◆ Stored data:
* * * *
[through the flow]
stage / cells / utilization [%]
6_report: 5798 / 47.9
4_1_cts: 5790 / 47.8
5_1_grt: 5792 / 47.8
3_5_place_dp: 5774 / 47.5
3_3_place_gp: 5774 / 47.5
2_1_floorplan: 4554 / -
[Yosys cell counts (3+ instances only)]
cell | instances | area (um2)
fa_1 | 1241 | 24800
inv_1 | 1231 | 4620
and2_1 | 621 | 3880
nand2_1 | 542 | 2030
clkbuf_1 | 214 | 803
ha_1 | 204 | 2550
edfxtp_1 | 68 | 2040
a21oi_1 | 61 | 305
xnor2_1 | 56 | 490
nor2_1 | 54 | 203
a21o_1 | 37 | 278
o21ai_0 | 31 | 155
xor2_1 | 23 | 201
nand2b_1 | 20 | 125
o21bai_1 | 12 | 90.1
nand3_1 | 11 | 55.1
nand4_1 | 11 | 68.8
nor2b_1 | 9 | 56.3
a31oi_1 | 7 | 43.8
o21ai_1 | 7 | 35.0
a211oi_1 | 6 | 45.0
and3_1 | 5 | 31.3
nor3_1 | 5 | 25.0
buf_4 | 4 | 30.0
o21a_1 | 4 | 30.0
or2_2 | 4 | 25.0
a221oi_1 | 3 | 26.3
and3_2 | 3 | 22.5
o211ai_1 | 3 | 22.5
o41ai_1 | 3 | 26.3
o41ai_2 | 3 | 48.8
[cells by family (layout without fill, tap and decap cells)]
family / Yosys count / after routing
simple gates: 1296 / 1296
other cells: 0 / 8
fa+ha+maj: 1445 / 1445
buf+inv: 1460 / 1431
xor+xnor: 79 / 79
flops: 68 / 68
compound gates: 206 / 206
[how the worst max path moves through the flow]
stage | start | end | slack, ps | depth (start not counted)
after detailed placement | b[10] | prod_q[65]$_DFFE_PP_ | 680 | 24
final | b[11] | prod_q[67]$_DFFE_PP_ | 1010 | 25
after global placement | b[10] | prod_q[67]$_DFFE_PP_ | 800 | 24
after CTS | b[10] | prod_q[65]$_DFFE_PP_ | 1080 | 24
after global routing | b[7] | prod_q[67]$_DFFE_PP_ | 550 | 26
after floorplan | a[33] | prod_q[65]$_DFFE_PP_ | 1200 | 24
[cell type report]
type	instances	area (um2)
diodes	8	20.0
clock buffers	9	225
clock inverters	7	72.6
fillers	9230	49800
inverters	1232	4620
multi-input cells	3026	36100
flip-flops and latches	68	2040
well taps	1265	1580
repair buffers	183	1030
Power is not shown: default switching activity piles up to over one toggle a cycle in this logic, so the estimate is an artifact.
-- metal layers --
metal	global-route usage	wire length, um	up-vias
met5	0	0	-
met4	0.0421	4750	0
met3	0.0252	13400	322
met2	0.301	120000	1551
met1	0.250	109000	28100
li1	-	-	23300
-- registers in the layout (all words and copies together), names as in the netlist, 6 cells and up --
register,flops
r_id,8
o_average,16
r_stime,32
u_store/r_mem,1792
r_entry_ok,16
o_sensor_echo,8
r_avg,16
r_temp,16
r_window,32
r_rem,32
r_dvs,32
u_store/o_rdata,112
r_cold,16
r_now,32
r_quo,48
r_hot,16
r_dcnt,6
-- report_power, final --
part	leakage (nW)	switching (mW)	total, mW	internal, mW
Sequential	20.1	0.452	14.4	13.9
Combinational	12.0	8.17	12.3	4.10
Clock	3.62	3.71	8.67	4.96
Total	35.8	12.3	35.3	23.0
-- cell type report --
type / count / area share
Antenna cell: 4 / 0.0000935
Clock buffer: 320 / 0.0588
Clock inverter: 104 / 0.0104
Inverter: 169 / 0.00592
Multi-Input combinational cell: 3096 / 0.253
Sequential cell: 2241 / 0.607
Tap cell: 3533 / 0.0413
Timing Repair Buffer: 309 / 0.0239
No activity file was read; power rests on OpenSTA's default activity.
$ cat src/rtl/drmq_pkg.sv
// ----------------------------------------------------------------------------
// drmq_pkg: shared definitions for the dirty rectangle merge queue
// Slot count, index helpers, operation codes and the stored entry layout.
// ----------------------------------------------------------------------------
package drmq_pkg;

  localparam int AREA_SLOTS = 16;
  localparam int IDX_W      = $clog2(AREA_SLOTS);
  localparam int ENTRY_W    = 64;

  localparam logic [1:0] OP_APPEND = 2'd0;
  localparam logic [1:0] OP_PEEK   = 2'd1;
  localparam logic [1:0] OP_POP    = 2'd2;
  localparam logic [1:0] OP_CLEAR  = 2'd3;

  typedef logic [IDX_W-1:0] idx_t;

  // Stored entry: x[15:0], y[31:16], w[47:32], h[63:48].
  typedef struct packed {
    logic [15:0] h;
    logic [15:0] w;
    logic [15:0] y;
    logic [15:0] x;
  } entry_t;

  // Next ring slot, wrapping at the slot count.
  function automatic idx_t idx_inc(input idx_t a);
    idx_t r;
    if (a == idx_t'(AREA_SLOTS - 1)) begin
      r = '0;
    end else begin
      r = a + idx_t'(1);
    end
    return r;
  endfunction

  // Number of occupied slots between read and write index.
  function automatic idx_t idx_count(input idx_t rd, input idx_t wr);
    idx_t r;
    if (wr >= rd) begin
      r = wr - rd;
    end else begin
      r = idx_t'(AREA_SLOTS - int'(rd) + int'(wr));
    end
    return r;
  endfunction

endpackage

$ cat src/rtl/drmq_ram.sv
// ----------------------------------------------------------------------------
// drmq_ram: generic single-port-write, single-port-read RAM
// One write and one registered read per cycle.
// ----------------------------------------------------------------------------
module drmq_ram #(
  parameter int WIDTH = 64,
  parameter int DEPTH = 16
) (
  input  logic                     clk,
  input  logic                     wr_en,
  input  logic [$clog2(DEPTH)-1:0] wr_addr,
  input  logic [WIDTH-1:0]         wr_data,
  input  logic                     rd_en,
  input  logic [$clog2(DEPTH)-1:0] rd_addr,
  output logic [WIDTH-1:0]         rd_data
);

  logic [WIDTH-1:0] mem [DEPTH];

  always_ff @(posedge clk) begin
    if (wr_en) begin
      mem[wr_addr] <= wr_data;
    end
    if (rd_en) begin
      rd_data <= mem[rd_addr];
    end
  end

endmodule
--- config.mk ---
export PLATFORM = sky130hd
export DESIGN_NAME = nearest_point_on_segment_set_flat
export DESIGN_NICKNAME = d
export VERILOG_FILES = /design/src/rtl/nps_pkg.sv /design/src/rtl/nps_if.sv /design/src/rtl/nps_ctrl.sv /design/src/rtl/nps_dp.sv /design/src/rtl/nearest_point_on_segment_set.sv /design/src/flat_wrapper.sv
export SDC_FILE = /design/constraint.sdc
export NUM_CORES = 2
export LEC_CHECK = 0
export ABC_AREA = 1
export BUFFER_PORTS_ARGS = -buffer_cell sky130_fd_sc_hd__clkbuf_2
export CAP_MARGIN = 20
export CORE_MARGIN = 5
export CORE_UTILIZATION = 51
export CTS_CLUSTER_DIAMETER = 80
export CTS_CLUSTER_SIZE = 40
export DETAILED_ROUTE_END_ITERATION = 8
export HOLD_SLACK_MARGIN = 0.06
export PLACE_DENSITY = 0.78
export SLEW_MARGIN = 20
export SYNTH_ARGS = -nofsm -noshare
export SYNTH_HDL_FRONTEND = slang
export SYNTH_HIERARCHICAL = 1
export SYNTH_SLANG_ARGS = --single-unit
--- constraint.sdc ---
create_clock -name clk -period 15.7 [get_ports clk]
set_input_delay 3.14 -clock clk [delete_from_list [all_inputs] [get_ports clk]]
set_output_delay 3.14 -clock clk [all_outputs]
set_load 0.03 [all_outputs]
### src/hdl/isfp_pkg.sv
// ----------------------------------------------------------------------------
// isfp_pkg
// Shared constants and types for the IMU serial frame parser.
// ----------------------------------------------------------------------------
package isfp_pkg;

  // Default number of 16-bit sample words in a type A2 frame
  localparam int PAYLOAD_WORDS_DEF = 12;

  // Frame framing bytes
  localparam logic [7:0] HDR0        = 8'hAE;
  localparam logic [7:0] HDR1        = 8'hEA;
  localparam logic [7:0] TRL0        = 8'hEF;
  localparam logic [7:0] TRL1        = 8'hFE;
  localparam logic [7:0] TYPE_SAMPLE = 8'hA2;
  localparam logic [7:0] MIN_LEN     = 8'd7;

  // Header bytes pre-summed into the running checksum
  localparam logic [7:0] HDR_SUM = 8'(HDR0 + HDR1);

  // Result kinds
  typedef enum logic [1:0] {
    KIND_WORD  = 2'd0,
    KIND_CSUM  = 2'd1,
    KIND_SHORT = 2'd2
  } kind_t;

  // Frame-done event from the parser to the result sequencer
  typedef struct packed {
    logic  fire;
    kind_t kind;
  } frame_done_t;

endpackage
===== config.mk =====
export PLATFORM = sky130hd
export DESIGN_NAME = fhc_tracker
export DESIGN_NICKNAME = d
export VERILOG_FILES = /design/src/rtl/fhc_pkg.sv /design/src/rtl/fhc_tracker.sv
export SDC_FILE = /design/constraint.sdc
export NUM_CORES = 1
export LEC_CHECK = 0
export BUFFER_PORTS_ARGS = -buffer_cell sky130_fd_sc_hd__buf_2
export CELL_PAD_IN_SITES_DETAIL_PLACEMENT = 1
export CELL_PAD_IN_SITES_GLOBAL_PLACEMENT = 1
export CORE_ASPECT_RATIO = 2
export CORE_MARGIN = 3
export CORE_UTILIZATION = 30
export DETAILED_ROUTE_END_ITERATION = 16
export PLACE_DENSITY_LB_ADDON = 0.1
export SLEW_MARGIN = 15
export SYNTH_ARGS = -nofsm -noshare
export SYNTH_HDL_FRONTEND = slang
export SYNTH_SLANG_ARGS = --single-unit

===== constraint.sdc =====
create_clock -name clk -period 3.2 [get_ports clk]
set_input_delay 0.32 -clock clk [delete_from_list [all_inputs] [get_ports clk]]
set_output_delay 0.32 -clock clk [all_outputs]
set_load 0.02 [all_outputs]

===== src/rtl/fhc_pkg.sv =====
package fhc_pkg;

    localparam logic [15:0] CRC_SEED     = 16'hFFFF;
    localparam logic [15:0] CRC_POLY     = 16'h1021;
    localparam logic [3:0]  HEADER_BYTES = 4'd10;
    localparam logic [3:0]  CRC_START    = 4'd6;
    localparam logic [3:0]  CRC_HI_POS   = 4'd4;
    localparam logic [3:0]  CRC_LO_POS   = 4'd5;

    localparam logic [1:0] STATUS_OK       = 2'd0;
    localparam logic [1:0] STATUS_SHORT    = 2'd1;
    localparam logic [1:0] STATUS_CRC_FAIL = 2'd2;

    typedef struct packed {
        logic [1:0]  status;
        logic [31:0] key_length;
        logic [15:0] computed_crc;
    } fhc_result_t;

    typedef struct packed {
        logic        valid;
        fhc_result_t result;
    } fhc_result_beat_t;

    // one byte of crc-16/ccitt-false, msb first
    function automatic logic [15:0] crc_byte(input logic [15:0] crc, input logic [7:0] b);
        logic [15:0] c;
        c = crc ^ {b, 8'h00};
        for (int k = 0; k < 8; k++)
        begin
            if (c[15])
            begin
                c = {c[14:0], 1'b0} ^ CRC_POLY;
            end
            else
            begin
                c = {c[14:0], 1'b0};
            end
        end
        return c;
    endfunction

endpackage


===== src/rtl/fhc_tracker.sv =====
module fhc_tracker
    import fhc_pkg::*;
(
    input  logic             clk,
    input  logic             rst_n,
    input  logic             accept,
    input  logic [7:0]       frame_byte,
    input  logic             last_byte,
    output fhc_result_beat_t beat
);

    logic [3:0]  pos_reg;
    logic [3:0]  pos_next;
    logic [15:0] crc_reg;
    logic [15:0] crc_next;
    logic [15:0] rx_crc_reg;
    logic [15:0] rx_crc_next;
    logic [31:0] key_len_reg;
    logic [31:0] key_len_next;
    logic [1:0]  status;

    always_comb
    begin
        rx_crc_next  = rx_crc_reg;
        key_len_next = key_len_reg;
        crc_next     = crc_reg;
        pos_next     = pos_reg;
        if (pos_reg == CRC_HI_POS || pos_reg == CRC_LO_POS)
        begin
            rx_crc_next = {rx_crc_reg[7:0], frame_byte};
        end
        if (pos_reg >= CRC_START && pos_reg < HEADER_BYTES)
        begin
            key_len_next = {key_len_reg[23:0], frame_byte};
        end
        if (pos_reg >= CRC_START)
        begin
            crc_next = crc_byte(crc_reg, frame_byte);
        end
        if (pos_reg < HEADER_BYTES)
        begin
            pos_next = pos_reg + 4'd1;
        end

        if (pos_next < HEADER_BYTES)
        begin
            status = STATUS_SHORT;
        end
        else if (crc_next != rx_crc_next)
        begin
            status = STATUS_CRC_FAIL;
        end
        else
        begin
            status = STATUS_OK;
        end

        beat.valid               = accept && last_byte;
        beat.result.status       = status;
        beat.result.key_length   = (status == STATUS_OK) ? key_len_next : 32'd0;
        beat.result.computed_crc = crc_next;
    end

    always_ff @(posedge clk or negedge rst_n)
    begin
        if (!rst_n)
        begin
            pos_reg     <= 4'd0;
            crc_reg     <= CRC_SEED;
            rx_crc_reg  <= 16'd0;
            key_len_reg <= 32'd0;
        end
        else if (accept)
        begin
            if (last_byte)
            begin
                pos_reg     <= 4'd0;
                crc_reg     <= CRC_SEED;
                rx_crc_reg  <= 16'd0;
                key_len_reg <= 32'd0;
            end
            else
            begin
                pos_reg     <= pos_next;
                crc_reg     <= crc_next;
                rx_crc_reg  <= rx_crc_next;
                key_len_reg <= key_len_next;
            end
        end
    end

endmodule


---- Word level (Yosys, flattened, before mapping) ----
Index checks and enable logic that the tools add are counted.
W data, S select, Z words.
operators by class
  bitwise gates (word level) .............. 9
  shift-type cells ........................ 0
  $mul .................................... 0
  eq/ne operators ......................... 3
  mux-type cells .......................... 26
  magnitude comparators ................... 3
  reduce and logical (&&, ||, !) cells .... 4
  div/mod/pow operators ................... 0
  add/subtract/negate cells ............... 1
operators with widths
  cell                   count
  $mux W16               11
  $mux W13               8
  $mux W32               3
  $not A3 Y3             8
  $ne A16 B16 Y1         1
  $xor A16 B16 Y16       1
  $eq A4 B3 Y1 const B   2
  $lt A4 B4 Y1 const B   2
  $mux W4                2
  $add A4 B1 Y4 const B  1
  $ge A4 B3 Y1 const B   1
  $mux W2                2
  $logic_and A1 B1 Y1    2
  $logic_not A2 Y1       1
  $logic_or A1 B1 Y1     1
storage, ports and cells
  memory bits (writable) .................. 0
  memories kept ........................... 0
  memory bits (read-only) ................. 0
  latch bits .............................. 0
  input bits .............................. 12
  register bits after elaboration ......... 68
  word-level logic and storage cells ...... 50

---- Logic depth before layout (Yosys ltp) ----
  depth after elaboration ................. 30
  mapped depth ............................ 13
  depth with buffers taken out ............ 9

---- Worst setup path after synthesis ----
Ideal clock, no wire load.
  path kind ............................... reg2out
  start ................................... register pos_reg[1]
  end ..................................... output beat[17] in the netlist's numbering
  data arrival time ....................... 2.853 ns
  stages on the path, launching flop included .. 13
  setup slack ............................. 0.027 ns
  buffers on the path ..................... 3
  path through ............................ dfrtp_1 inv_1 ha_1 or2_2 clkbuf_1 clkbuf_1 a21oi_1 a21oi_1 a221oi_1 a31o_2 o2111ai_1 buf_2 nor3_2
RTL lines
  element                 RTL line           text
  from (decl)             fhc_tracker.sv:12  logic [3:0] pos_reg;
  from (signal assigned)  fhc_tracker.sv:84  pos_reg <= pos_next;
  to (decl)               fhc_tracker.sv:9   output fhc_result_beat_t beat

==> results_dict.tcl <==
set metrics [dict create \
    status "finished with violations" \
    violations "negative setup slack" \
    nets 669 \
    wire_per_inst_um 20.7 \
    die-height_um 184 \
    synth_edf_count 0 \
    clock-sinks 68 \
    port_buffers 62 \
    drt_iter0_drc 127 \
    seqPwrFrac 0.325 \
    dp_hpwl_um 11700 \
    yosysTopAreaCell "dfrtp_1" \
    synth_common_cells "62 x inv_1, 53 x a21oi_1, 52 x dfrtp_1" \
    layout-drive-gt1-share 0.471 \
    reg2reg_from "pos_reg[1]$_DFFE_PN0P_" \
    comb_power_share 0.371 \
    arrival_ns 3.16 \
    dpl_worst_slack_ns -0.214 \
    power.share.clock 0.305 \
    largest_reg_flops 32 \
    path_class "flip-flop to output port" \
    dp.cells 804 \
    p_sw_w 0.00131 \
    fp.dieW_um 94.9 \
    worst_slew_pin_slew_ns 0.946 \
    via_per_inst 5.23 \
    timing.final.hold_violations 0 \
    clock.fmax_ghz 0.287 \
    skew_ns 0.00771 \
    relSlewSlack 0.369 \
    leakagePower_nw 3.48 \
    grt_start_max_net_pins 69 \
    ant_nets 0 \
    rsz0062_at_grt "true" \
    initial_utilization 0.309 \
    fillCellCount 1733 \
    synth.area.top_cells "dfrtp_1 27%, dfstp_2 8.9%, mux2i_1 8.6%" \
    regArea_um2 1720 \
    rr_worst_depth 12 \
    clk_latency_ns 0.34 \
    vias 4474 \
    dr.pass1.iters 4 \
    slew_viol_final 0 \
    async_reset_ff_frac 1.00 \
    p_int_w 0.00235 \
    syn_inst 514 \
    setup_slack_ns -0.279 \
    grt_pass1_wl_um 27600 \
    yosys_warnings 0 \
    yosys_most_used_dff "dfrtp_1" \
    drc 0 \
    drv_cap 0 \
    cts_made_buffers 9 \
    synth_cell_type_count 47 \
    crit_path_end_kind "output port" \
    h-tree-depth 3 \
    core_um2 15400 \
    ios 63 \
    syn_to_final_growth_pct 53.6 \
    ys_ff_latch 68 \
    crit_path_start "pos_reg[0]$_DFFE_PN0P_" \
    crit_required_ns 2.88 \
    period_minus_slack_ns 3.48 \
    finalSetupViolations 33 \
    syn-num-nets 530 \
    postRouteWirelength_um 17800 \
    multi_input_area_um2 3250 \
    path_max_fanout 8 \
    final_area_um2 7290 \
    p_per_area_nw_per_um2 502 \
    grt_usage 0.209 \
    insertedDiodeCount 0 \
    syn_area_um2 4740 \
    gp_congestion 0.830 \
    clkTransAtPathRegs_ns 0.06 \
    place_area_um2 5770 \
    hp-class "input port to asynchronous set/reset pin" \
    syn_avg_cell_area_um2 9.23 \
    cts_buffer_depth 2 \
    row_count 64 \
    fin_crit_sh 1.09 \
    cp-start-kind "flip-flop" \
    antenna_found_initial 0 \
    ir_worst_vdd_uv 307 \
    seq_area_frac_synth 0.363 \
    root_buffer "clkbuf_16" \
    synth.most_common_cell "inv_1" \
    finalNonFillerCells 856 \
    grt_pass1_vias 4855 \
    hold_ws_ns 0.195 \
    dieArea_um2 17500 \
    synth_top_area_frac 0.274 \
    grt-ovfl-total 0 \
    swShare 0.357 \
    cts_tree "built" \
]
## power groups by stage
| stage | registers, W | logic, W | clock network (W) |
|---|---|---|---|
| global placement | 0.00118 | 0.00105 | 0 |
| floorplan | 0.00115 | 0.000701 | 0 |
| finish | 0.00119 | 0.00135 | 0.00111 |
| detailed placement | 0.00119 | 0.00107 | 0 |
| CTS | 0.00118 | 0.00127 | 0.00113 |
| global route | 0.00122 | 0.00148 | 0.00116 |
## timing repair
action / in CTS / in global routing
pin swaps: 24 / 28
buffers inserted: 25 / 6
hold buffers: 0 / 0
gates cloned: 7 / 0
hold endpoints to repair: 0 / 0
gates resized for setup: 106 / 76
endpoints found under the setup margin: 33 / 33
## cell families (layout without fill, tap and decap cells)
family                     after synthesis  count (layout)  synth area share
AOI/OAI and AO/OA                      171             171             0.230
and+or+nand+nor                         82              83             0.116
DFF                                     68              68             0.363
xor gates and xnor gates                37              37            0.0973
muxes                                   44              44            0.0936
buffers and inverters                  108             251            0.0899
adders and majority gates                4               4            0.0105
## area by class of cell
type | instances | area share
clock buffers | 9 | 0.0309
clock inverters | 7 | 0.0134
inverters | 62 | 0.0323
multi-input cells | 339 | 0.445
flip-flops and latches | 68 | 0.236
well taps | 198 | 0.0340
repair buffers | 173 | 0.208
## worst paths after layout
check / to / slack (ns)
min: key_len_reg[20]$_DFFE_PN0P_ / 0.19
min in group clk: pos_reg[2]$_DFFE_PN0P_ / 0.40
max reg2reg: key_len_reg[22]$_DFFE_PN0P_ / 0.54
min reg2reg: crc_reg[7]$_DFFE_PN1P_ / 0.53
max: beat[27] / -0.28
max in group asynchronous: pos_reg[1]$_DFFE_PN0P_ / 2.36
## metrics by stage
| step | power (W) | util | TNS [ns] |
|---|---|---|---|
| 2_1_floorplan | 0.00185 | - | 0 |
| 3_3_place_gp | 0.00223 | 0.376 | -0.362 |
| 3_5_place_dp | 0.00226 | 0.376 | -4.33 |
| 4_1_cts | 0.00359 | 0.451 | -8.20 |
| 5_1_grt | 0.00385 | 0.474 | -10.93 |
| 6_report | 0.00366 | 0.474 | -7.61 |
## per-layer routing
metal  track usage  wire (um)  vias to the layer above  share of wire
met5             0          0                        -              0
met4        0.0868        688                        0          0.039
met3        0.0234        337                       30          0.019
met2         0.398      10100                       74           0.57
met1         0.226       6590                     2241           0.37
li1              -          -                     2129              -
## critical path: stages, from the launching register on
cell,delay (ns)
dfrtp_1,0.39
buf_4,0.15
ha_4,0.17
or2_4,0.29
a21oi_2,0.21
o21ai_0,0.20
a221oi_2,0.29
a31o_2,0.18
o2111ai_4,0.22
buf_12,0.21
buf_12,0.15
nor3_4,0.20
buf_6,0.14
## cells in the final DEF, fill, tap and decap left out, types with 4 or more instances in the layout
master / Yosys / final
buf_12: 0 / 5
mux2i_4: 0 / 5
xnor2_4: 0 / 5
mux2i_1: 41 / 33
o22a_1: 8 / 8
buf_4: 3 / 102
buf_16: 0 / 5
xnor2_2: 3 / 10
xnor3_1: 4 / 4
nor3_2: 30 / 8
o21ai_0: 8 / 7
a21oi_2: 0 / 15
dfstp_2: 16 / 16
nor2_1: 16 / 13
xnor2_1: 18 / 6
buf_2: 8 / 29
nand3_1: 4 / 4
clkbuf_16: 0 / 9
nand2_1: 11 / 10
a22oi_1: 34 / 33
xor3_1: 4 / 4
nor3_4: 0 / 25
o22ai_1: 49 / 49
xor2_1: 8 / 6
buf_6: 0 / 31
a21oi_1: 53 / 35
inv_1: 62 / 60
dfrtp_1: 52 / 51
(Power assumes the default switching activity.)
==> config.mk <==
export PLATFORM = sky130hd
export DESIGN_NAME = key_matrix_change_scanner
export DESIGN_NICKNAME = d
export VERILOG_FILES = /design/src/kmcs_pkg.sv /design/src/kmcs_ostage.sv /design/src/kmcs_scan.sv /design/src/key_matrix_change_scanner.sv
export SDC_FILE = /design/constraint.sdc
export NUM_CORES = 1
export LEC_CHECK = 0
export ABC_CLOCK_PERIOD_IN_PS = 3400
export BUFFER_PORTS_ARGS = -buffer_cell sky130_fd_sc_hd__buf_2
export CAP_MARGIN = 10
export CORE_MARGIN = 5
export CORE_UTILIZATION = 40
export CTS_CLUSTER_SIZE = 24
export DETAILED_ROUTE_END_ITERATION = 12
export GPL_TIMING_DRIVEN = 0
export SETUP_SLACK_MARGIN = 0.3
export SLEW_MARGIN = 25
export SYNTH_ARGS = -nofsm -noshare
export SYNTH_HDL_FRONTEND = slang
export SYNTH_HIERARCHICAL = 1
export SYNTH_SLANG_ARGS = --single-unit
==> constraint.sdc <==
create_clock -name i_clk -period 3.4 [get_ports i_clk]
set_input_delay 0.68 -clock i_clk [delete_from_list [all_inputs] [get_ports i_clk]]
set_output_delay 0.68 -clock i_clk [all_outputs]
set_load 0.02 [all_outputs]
* * * *
◆ TASK STATEMENT: Lines with the word "Sequential" in them are the answer; report each one from the data.

◆ RESPONSE TO THE EXERCISE:
Sequential	20.1	0.452	14.4	13.9
Sequential cell: 2241 / 0.607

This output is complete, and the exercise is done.